Manche Experten warnen bereits, dass sich die politische Abkühlung auch auf die Wirtschaft übertragen könne. Von dort kamen bislang stets nur gute Nachrichten. Aber die Stimmung könnte kippen. Der russische Präsident gab in Sankt Petersburg jetzt offen zu, dass das Klima für deutsche Investoren in Russland besser sein könnte. "Die Regierung und alle Behörden müssen zu einer Verbesserung beitragen", sagte Putin am Freitag auf dem Wirtschaftsforum.

Russische Arbeiter im Volkswagen-Werk in Kaluga, südwestlich von Moskau (Foto: ddp/AP)
Putin verspricht besseres Klima für deutsche InvestitionenBild: AP

Angela Merkel mahnte vor allem Rechtssicherheit in Russland an.

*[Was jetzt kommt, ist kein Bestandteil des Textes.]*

## src/rtl/rdf_pkg.sv

```systemverilog
`timescale 1ns / 1ps

package rdf_pkg;

  // Radix mode codes held in the configuration register.
  localparam logic [1:0] MODE_HEX = 2'd0;
  localparam logic [1:0] MODE_OCT = 2'd1;
  localparam logic [1:0] MODE_DEC = 2'd2;

  localparam int VAL_W     = 16;
  localparam int NUM_BCD   = 5;
  localparam int BCD_W     = 4 * NUM_BCD;
  localparam int DD_W      = BCD_W + VAL_W;
  localparam int DD_STAGES = 4;
  localparam int DD_STEPS  = VAL_W / DD_STAGES;
  localparam int MAX_CHARS = 6;

  localparam logic [7:0] ASCII_ZERO = 8'h30;

  localparam logic [15:0][7:0] HEX_DIGITS = {
    8'h46, 8'h45, 8'h44, 8'h43, 8'h42, 8'h41, 8'h39, 8'h38,
    8'h37, 8'h36, 8'h35, 8'h34, 8'h33, 8'h32, 8'h31, 8'h30
  };

  // One request as it moves down the conversion pipeline.
  typedef struct packed {
    logic [DD_W-1:0]  dd;    // BCD digits on top, binary still to shift below
    logic [VAL_W-1:0] val;   // masked value, kept for hex and octal
    logic             word;
    logic [1:0]       mode;
  } rdf_item_t;

  typedef logic [MAX_CHARS-1:0][7:0] rdf_chars_t;

  // A group of shift-and-add-three steps of the binary to BCD conversion.
  function automatic logic [DD_W-1:0] dd_steps(input logic [DD_W-1:0] x);
    logic [DD_W-1:0] t;
    t = x;
    for (int i = 0; i < DD_STEPS; i++) begin
      for (int j = 0; j < NUM_BCD; j++) begin
        if (t[VAL_W + 4*j +: 4] >= 4'd5) begin
          t[VAL_W + 4*j +: 4] = t[VAL_W + 4*j +: 4] + 4'd3;
        end
      end
      t = {t[DD_W-2:0], 1'b0};
    end
    return t;
  endfunction

  function automatic logic [7:0] hex_char(input logic [3:0] d);
    return HEX_DIGITS[d];
  endfunction

  function automatic logic [7:0] oct_char(input logic [2:0] d);
    return ASCII_ZERO + {5'd0, d};
  endfunction

  function automatic logic [7:0] dec_char(input logic [3:0] d);
    return ASCII_ZERO + {4'd0, d};
  endfunction

endpackage

```

## src/rtl/rdf_dd_stage.sv

```systemverilog
`timescale 1ns / 1ps

module rdf_dd_stage (
  input  logic               clk,
  input  logic               rst_n,
  input  logic               in_v,
  input  rdf_pkg::rdf_item_t in_item,
  output logic               in_rdy,
  output logic               out_v,
  output rdf_pkg::rdf_item_t out_item,
  input  logic               out_rdy
);
  import rdf_pkg::*;

  logic      v_r;
  rdf_item_t item_r;
  rdf_item_t item_nxt;

  // The stage takes a new request when it is empty or its content moves on.
  assign in_rdy = !v_r || out_rdy;

  always_comb begin
    item_nxt    = in_item;
    item_nxt.dd = dd_steps(in_item.dd);
  end

  always_ff @(posedge clk) begin
    if (!rst_n) begin
      v_r <= 1'b0;
    end else if (in_rdy) begin
      v_r <= in_v;
    end
  end

  always_ff @(posedge clk) begin
    if (in_rdy && in_v) begin
      item_r <= item_nxt;
    end
  end

  assign out_v    = v_r;
  assign out_item = item_r;

endmodule

```

## src/rtl/rdf_serializer.sv

```systemverilog
`timescale 1ns / 1ps

module rdf_serializer (
  input  logic               clk,
  input  logic               rst_n,
  input  logic               in_v,
  input  rdf_pkg::rdf_item_t in_item,
  output logic               in_rdy,
  output logic               out_valid,
  input  logic               out_ready,
  output logic [7:0]         out_ascii_char,
  output logic               out_last
);
  import rdf_pkg::*;

  logic       v_r;
  rdf_chars_t chars_r;
  logic [2:0] rem_r;

  rdf_chars_t ld_chars;
  logic [2:0] ld_cnt;
  logic [NUM_BCD-1:0][3:0] bcd;
  logic [2:0] lz;
  logic [3:0] src;
  logic       last_out;

  // Digits of the converted value, most significant first.
  always_comb begin
    for (int k = 0; k < NUM_BCD; k++) begin
      bcd[k] = in_item.dd[DD_W - 4*(k+1) +: 4];
    end
    if (bcd[0] != 4'd0) begin
      lz = 3'd0;
    end else if (bcd[1] != 4'd0) begin
      lz = 3'd1;
    end else if (bcd[2] != 4'd0) begin
      lz = 3'd2;
    end else if (bcd[3] != 4'd0) begin
      lz = 3'd3;
    end else begin
      lz = 3'd4;
    end
  end

  always_comb begin
    ld_chars = '0;
    ld_cnt   = 3'd1;
    src      = '0;
    case (in_item.mode)
      MODE_HEX: begin
        if (in_item.word) begin
          ld_chars[0] = hex_char(in_item.val[15:12]);
          ld_chars[1] = hex_char(in_item.val[11:8]);
          ld_chars[2] = hex_char(in_item.val[7:4]);
          ld_chars[3] = hex_char(in_item.val[3:0]);
          ld_cnt      = 3'd4;
        end else begin
          ld_chars[0] = hex_char(in_item.val[7:4]);
          ld_chars[1] = hex_char(in_item.val[3:0]);
          ld_cnt      = 3'd2;
        end
      end
      MODE_OCT: begin
        if (in_item.word) begin
          ld_chars[0] = oct_char({2'd0, in_item.val[15]});
          ld_chars[1] = oct_char(in_item.val[14:12]);
          ld_chars[2] = oct_char(in_item.val[11:9]);
          ld_chars[3] = oct_char(in_item.val[8:6]);
          ld_chars[4] = oct_char(in_item.val[5:3]);
          ld_chars[5] = oct_char(in_item.val[2:0]);
          ld_cnt      = 3'd6;
        end else begin
          ld_chars[0] = oct_char(in_item.val[8:6]);
          ld_chars[1] = oct_char(in_item.val[5:3]);
          ld_chars[2] = oct_char(in_item.val[2:0]);
          ld_cnt      = 3'd3;
        end
      end
      default: begin
        for (int k = 0; k < NUM_BCD; k++) begin
          src = 4'(k) + {1'b0, lz};
          if (src < 4'(NUM_BCD)) begin
            ld_chars[k] = dec_char(bcd[src[2:0]]);
          end
        end
        ld_cnt = 3'(NUM_BCD) - lz;
      end
    endcase
  end

  assign last_out = (rem_r == 3'd1);
  assign in_rdy   = !v_r || (out_ready && last_out);

  always_ff @(posedge clk) begin
    if (!rst_n) begin
      v_r   <= 1'b0;
      rem_r <= '0;
    end else if (in_rdy) begin
      v_r <= in_v;
      if (in_v) begin
        rem_r <= ld_cnt;
      end
    end else if (out_ready) begin
      rem_r <= rem_r - 3'd1;
    end
  end

  always_ff @(posedge clk) begin
    if (in_rdy) begin
      if (in_v) begin
        chars_r <= ld_chars;
      end
    end else if (out_ready) begin
      chars_r <= {8'd0, chars_r[MAX_CHARS-1:1]};
    end
  end

  assign out_valid      = v_r;
  assign out_ascii_char = chars_r[0];
  assign out_last       = last_out;

endmodule

```

## src/rtl/radix_digit_formatter.sv

```systemverilog
`timescale 1ns / 1ps

// Formats 8-bit or 16-bit values as ASCII digits, one character per result.
// Input requests arrive on in_valid/in_ready with in_value and in_is_word; a
// byte uses only bits 7..0. Characters leave on out_valid/out_ready, most
// significant first, with out_last high on the final character of a value.
// The radix is set through cfg_wr_en/cfg_wr_data: 0 hex (2 or 4 digits),
// 1 octal (3 or 6 digits), 2 or 3 decimal without leading zeros.
// The first character of a request passes through four stages of binary to
// BCD conversion and then the character buffer. The output gives one
// character per cycle while out_ready is high; the character buffer holds a
// value until its last character is taken, and loads the following value as
// that character leaves. The conversion stages accept a new request in every
// cycle while they drain.
// Reset (rst_n low, synchronous) empties every stage and sets the radix to
// hexadecimal. When the receiver stalls, the current character is held, the
// stages fill up behind it and in_ready falls once no stage can move on.
module radix_digit_formatter (
  input  logic        clk,
  input  logic        rst_n,
  input  logic        in_valid,
  output logic        in_ready,
  input  logic [15:0] in_value,
  input  logic        in_is_word,
  output logic        out_valid,
  input  logic        out_ready,
  output logic [7:0]  out_ascii_char,
  output logic        out_last,
  input  logic        cfg_wr_en,
  input  logic [1:0]  cfg_wr_data
);
  import rdf_pkg::*;

  // Radix register; user writes it only while block is idle, not enforced.
  logic [1:0] mode_r;

  // Handshake and payload between the pipeline stages. Index 0 is the input
  // request, index DD_STAGES the request handed to the character buffer.
  logic      stg_v   [DD_STAGES+1];
  logic      stg_rdy [DD_STAGES+1];
  rdf_item_t stg_item[DD_STAGES+1];

  always_ff @(posedge clk) begin
    if (!rst_n) begin
      mode_r <= MODE_HEX;
    end else if (cfg_wr_en) begin
      mode_r <= cfg_wr_data;
    end
  end

  // A byte request has its high bits cleared before conversion, so the BCD
  // result and the octal top digit both see only bits 7..0.
  always_comb begin
    stg_item[0].val  = in_is_word ? in_value : {8'd0, in_value[7:0]};
    stg_item[0].dd   = {{BCD_W{1'b0}}, stg_item[0].val};
    stg_item[0].word = in_is_word;
    stg_item[0].mode = mode_r;
  end

  assign stg_v[0] = in_valid;
  assign in_ready = stg_rdy[0];

  // Binary to BCD conversion, a quarter of the shift steps in each stage.
  for (genvar g = 0; g < DD_STAGES; g++) begin : g_dd
    rdf_dd_stage u_stage (
      .clk      (clk),
      .rst_n    (rst_n),
      .in_v     (stg_v[g]),
      .in_item  (stg_item[g]),
      .in_rdy   (stg_rdy[g]),
      .out_v    (stg_v[g+1]),
      .out_item (stg_item[g+1]),
      .out_rdy  (stg_rdy[g+1])
    );
  end

  // Character buffer: builds the digit string and sends it out one by one.
  rdf_serializer u_ser (
    .clk            (clk),
    .rst_n          (rst_n),
    .in_v           (stg_v[DD_STAGES]),
    .in_item        (stg_item[DD_STAGES]),
    .in_rdy         (stg_rdy[DD_STAGES]),
    .out_valid      (out_valid),
    .out_ready      (out_ready),
    .out_ascii_char (out_ascii_char),
    .out_last       (out_last)
  );

endmodule
```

Auf einer gemeinsamen Pressekonferenz zeigten sich der russische Präsident und die deutsche Kanzlerin dennoch zuversichtlich, dass die Beziehungen besser werden können. Sie waren sich einig, dass das Handelsvolumen von 80 Milliarden Euro im Jahr 2012 auf 100 Milliarden gesteigert werden könnte.